■ **Activity**
Word for word, set down every line of the entries below from the line with "export DESIGN_NAME = axis_float_mul_lanes" to the line with "export IMPL_fmaxAchievable_ghz=0.154", including both, and no other line.

■ **Source material**
----------------
What follows belongs to an exercise in optimizing a design on an open flow for small area, a short achievable clock period and few clock cycles per item; a production flow would make more cautious choices.
In this exercise RTL edits were held to simulation tests only and were not proved equivalent to the original.
Power and IR drop assume default switching activity.

==> flow/design.v, too long to show whole: its modules and the start of the top module <==
// module float_mul_lane: 1716 lines
// module axis_float_mul_lanes: 51 lines
module axis_float_mul_lanes
#(
  parameter int    LANES      = 4,
  parameter int    USER_W     = 3,
  parameter        ROUND_MODE = "RNE"
) (
  input  logic                       clk,
  input  logic                       rst_n,
  input  logic [64*LANES-1:0]        s_axis_data,
  input  logic [USER_W-1:0]          s_axis_user,
  input  logic                       s_axis_last,
  input  logic                       s_axis_valid,
  output logic                       s_axis_ready,
  output logic [32*LANES-1:0]        m_axis_data,
  output logic [USER_W+2*LANES-1:0]  m_axis_user,
  output logic                       m_axis_last,
  output logic                       m_axis_valid,
  input  logic                       m_axis_ready
);
  // ...
==> flow/run.sh <==
#!/bin/bash
# synth_recipe.tcl (not shown) runs the flow's synth.tcl, then flattens the netlist and writes it again
# the make line also repeats each setting of config.mk as NAME=value (left out here)
make -C /OpenROAD-flow-scripts/flow DESIGN_CONFIG=/design/flow/config.mk WORK_HOME=/design/flow/orfs CLKGATE_MAP_FILE= SYNTH_SCRIPT=/design/flow/synth_recipe.tcl finish
==> flow/config.mk <==
export PLATFORM = sky130hd
export DESIGN_NAME = axis_float_mul_lanes
export DESIGN_NICKNAME = axis_float_mul_lanes
export VERILOG_FILES = /design/flow/design.v
export SDC_FILE = /design/flow/constraint.sdc
export NUM_CORES = 4
export LEC_CHECK = 0
export ABC_AREA = 1
export CAP_MARGIN = 20
export CORE_MARGIN = 2
export CORE_UTILIZATION = 55
export SLEW_MARGIN = 20
==> flow/constraint.sdc <==
create_clock -name core_clock -period 8.0 [get_ports {clk}]
set_input_delay 1.6000 -clock core_clock [delete_from_list [all_inputs] [get_ports {clk}]]
set_output_delay 1.6000 -clock core_clock [all_outputs]
set_load 0.01 [all_outputs]
==> impl_metrics.env, run 1 <==
export IMPL_run_status="finished clean"
export IMPL_dieWidth_um=412
export IMPL_rows=149
export IMPL_mostFrequentLayoutCell="inv_1"
export IMPL_gr_usage_all_layers_pct=35.4
export IMPL_syn2layout_area_growth_pct=9.45
export IMPL_async_flop_share_pct=0
export IMPL_fin_crit_sh_pct=81.0
export IMPL_fmaxAchievable_ghz=0.154
export IMPL_synth_simple_area_share_pct=11.9
export IMPL_relSlewSlack_pct=19.6
export IMPL_wl_met2_mm=129
export IMPL_final_seq_area_um2=25200
export IMPL_seq_cell_power_w=0.00874
export IMPL_use_met1_pct=47.3
export IMPL_largest_class="multi-input combinational cells"
export IMPL_setup_viol=0
export IMPL_p_leak_nw=45.2
export IMPL_power_combinational_w=0.0350
export IMPL_fin_total_pwr_w=0.0482
export IMPL_synthesis_area_um2=91600
export IMPL_tap_cells=2189
export IMPL_die_height_um=412
export IMPL_p_seq_share_pct=18.1
export IMPL_drive_gt1_share_pct=4.94
export IMPL_grt_use_met2_pct=53.0
export IMPL_seq_cells=839
export IMPL_synth_compound_area_share_pct=10.9
export IMPL_finalMaxSlewViolations=0
export IMPL_multi_input_gates=6828
export IMPL_internal_power_w=0.0231
export IMPL_buffers=502
export IMPL_cpMostUsedCell="nand2_1"
export IMPL_fin_worst_skew_ns=0.0250
export IMPL_synth_main_ff_cell="edfxtp_1"
export IMPL_synth_seq_cells=839
export IMPL_layout_common_cells="inv_1 (1730), nand2_1 (1342), xor2_1 (1141)"
export IMPL_ff2ff_path_depth=29
export IMPL_tns_ns=0
Testbench counts, summed over its fixed seeds: cycles 16,024, items 16,000.
==> run 2, diff against run 1 <==
--- a/flow/design.v
+++ b/flow/design.v
@@ -1670,45 +1670,89 @@
     s2_x    <= rx[47:13];
     s2_y    <= ry[47:13];
     s2_c    <= lsum[13];
     s2_nz   <= ~lo_z;
     s2_sign <= sign;
     s2_kind <= kind;
     s2_exp  <= esum;
   end
-  wire [47:13] p = s2_x + s2_y + {34'd0, s2_c};
-  wire         hi = p[47];
-  wire [22:0]  mant   = hi ? p[46:24] : p[45:23];
-  wire         guard  = hi ? p[23] : p[22];
-  wire         sticky = hi ? (p[22] | s2_nz) : s2_nz;
-  wire         rup    = guard & (sticky | mant[0]);
-  logic [22:0] mant_r;
-  logic        carry;
-  logic [9:0]  e_n;
+  localparam int N = 35;
+  logic [N-1:0] g0, p0, gs, ps;
+  logic [N-1:0] cy;
+  logic [47:13] p;
+  always_comb begin
+    g0 = s2_x & s2_y;
+    p0 = s2_x ^ s2_y;
+    g0[0] = g0[0] | (p0[0] & s2_c);
+    gs = g0;
+    ps = p0;
+    for (int k = 0; k < 6; k++) begin
+      for (int i = 0; i < N; i++) begin
+        if ((i >> k) & 1) begin
+          gs[i] = gs[i] | (ps[i] & gs[((i >> k) << k) - 1]);
+          ps[i] = ps[i] & ps[((i >> k) << k) - 1];
+        end
+      end
+    end
+    cy = {gs[N-2:0], s2_c};
+    p  = p0 ^ cy;
+  end
+  wire [22:0] m_lo = p[45:23];
+  wire [22:0] m_hi = p[46:24];
+  wire        r_lo = p[22] & (s2_nz | p[23]);
+  wire        r_hi = p[23] & (p[22] | s2_nz | p[24]);
+  logic [23:0] t_lo, t_hi;    
+  logic [22:0] a_lo [6], a_hi [6];
+  always_comb begin
+    a_lo[0] = m_lo;
+    a_hi[0] = m_hi;
+    for (int k = 0; k < 5; k++) begin
+      for (int i = 0; i < 23; i++) begin
+        a_lo[k+1][i] = (i >= (1 << k)) ? a_lo[k][i] & a_lo[k][i-(1<<k)] : a_lo[k][i];
+        a_hi[k+1][i] = (i >= (1 << k)) ? a_hi[k][i] & a_hi[k][i-(1<<k)] : a_hi[k][i];
+      end
+    end
+    t_lo = {a_lo[5], 1'b1};
+    t_hi = {a_hi[5], 1'b1};
+  end
+  wire [22:0] mr_lo = m_lo ^ ({23{r_lo}} & t_lo[22:0]);
+  wire [22:0] mr_hi = m_hi ^ ({23{r_hi}} & t_hi[22:0]);
+  wire        c_lo  = r_lo & t_lo[23];
+  wire        c_hi  = r_hi & t_hi[23];
+  wire [9:0] e0 = s2_exp;
+  wire [9:0] e1 = s2_exp + 10'd1;
+  wire [9:0] e2 = s2_exp + 10'd2;
+  wire o0 = !e0[9] && e0[8:0] >= 9'd255, u0 = e0[9] || e0 == 10'd0;
+  wire o1 = !e1[9] && e1[8:0] >= 9'd255, u1 = e1[9] || e1 == 10'd0;
+  wire o2 = !e2[9] && e2[8:0] >= 9'd255, u2 = e2[9] || e2 == 10'd0;
+  wire        sel_e2 = p[47] & c_hi;
+  wire        sel_e1 = p[47] ? ~c_hi : c_lo;
+  wire [7:0]  e_n    = sel_e2 ? e2[7:0] : sel_e1 ? e1[7:0] : e0[7:0];
+  wire        ovf_e  = sel_e2 ? o2 : sel_e1 ? o1 : o0;
+  wire        udf_e  = sel_e2 ? u2 : sel_e1 ? u1 : u0;
+  wire [22:0] mant_r = p[47] ? mr_hi : mr_lo;
   logic [31:0] res_n;
   logic        ovf_n, udf_n;
   always_comb begin
-    {carry, mant_r} = {1'b0, mant} + 24'(rup);
-    e_n = s2_exp + 10'(hi) + 10'(carry);
     ovf_n = 1'b0;
     udf_n = 1'b0;
     case (s2_kind)
       2'd3: res_n = 32'h7FC0_0000;
       2'd2: res_n = {s2_sign, 31'h7F80_0000};
       2'd1: res_n = {s2_sign, 31'd0};
       default: begin
-        if (!e_n[9] && e_n[8:0] >= 9'd255) begin
+        if (ovf_e) begin
           res_n = {s2_sign, 31'h7F80_0000};
           ovf_n = 1'b1;
-        end else if (e_n[9] || e_n == 10'd0) begin
+        end else if (udf_e) begin
           res_n = {s2_sign, 31'd0};
           udf_n = 1'b1;
         end else begin
-          res_n = {s2_sign, e_n[7:0], mant_r};
+          res_n = {s2_sign, e_n, mant_r};
         end
       end
     endcase
   end
   always_ff @(posedge clk) if (en) begin
     result <= res_n;
     ovf    <= ovf_n;
     udf    <= udf_n;
--- a/flow/config.mk
+++ b/flow/config.mk
@@ -4,9 +4,10 @@
 export VERILOG_FILES = /design/flow/design.v
 export SDC_FILE = /design/flow/constraint.sdc
 export NUM_CORES = 4
 export LEC_CHECK = 0
 export ABC_AREA = 1
 export CAP_MARGIN = 20
 export CORE_MARGIN = 2
 export CORE_UTILIZATION = 55
+export SETUP_SLACK_MARGIN = 3.8
 export SLEW_MARGIN = 20
==> impl_metrics.env, run 2 <==
export IMPL_ir_worst_vdd_mv=0.349
export IMPL_crit_fanout=6
export IMPL_drtIter0Drc=10048
export IMPL_powerDensity_nw_per_um2=439
export IMPL_crit_start="g_lane[2].u_lane.b_q[0]"
export IMPL_core_um2=167000
export IMPL_cts_buffer_depth=3
export IMPL_relSlewSlack_pct=35.4
export IMPL_layout_setup_ws_ns=3.75
export IMPL_min_period_ns=4.25
export IMPL_routedWlPerCell_um=23.3
export IMPL_async_flop_share_pct=0
export IMPL_yosysUniqueCellTypes=78
export IMPL_via_per_inst=6.01
export IMPL_gr_total_overflow=0
export IMPL_nNetsFinal=12404
export IMPL_route_detailed_drc=0
export IMPL_synth_seq_area_share_pct=27.3
export IMPL_synthesis_area_um2=92200
export IMPL_die_height_um=413
export IMPL_tritoncts="yes"
export IMPL_hold_class="flip-flop to flip-flop"
export IMPL_mostFrequentLayoutCell="inv_1"
export IMPL_required_ns=8.52
export IMPL_start_kind="flip-flop"
export IMPL_dp_hpwl_mm=202
export IMPL_yosys_top_cells_area="edfxtp_1 (27%), fa_1 (23%), xor2_1 (11%), o22ai_1 (7.2%), inv_1 (6.8%)"
export IMPL_synthCells=9985
export IMPL_dieWidth_um=413
export IMPL_synth_common_cells="inv_1 (1668), xor2_1 (1158), nand2_1 (1094), o22ai_1 (1055), fa_1 (1036)"
export IMPL_worstMarginPinSlew_ns=0.969
export IMPL_syn_nets=11701
export IMPL_yosysMostFrequentCell="inv_1"
export IMPL_layout_common_cells="inv_1 (1557), xor2_1 (1131), nand2_1 (1070)"
export IMPL_ys_warnings_count=5
export IMPL_critPathCaptureType="flip-flop"
export IMPL_tns_ns=0
export IMPL_hold_worst_slack_ns=0.422
export IMPL_grt_pass1_wl_mm=445
export IMPL_fin_worst_skew_ns=0.0376
export IMPL_initial_utilization_pct=55.2
export IMPL_hold_viol_final=0
export IMPL_ff2ff_path_depth=11
export IMPL_grt_setup_unrepaired="true"
export IMPL_critical_path_reg2reg_startpoint="g_lane[2].u_lane.b_q[0]"
export IMPL_pre_cts_ws_ns=2.88
export IMPL_io_buffers=405
export IMPL_fmaxAchievable_ghz=0.235
export IMPL_grt_pass1_vias=74978
export IMPL_cts_sinks=839
export IMPL_netlist_area_leader_share_pct=27.2
export IMPL_synth_seq_cells=839
export IMPL_reg2reg_slack_ns=3.75
export IMPL_clock_root_buffer="clkbuf_16"
export IMPL_synth_top_area_cell="edfxtp_1"
export IMPL_finalMaxSlewViolations=0
export IMPL_antenna_found_initial=16
export IMPL_clk_pin_slew_worst_paths_ns=0.06
export IMPL_gp_congestion=0.923
export IMPL_grt_start_max_net_pins=149
export IMPL_biggestRegsByFlops="g_lane.u_lane.s2_x: 140 flops, g_lane.u_lane.s2_y: 140 flops"
export IMPL_fin_crit_sh_pct=53.1
export IMPL_dpl_cell_area_um2=97700
export IMPL_stdcell_area_um2=108000
export IMPL_setup_viol=0
export IMPL_firstDrtPassIters=10
export IMPL_drv_cap=0
export IMPL_ios=406
export IMPL_post_route_util_pct=64.8
export IMPL_synth_edf_count=836
export IMPL_reg2reg_to="g_lane[2].u_lane.s2_y[19]"
export IMPL_gr_usage_all_layers_pct=33.9
export IMPL_rows=150
export IMPL_cts_hold_buf=0
export IMPL_num_vias=78010
export IMPL_run_status="finished clean"
export IMPL_critPathArrivalTime_ns=4.77
export IMPL_cts_inserted_buffers=97
export IMPL_crit_type="flip-flop to flip-flop"
export IMPL_dieArea_um2=171000
export IMPL_htreeDepth=3
export IMPL_cp_endpoint="g_lane[2].u_lane.s2_y[19]"
export IMPL_routed_wl_mm=303
export IMPL_synth_main_ff_cell="edfxtp_1"
export IMPL_p_leak_nw=47.9
export IMPL_syn2layout_area_growth_pct=17.4
export IMPL_synth_area_per_cell_um2=9.23
export IMPL_drive_gt1_share_pct=14.1
export IMPL_clk_latency_ns=0.78
export IMPL_ant_nets=0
----------------
■ **Exercise response**
export DESIGN_NAME = axis_float_mul_lanes
export DESIGN_NICKNAME = axis_float_mul_lanes
export VERILOG_FILES = /design/flow/design.v
export SDC_FILE = /design/flow/constraint.sdc
export NUM_CORES = 4
export LEC_CHECK = 0
export ABC_AREA = 1
export CAP_MARGIN = 20
export CORE_MARGIN = 2
export CORE_UTILIZATION = 55
export SLEW_MARGIN = 20
==> flow/constraint.sdc <==
create_clock -name core_clock -period 8.0 [get_ports {clk}]
set_input_delay 1.6000 -clock core_clock [delete_from_list [all_inputs] [get_ports {clk}]]
set_output_delay 1.6000 -clock core_clock [all_outputs]
set_load 0.01 [all_outputs]
==> impl_metrics.env, run 1 <==
export IMPL_run_status="finished clean"
export IMPL_dieWidth_um=412
export IMPL_rows=149
export IMPL_mostFrequentLayoutCell="inv_1"
export IMPL_gr_usage_all_layers_pct=35.4
export IMPL_syn2layout_area_growth_pct=9.45
export IMPL_async_flop_share_pct=0
export IMPL_fin_crit_sh_pct=81.0
export IMPL_fmaxAchievable_ghz=0.154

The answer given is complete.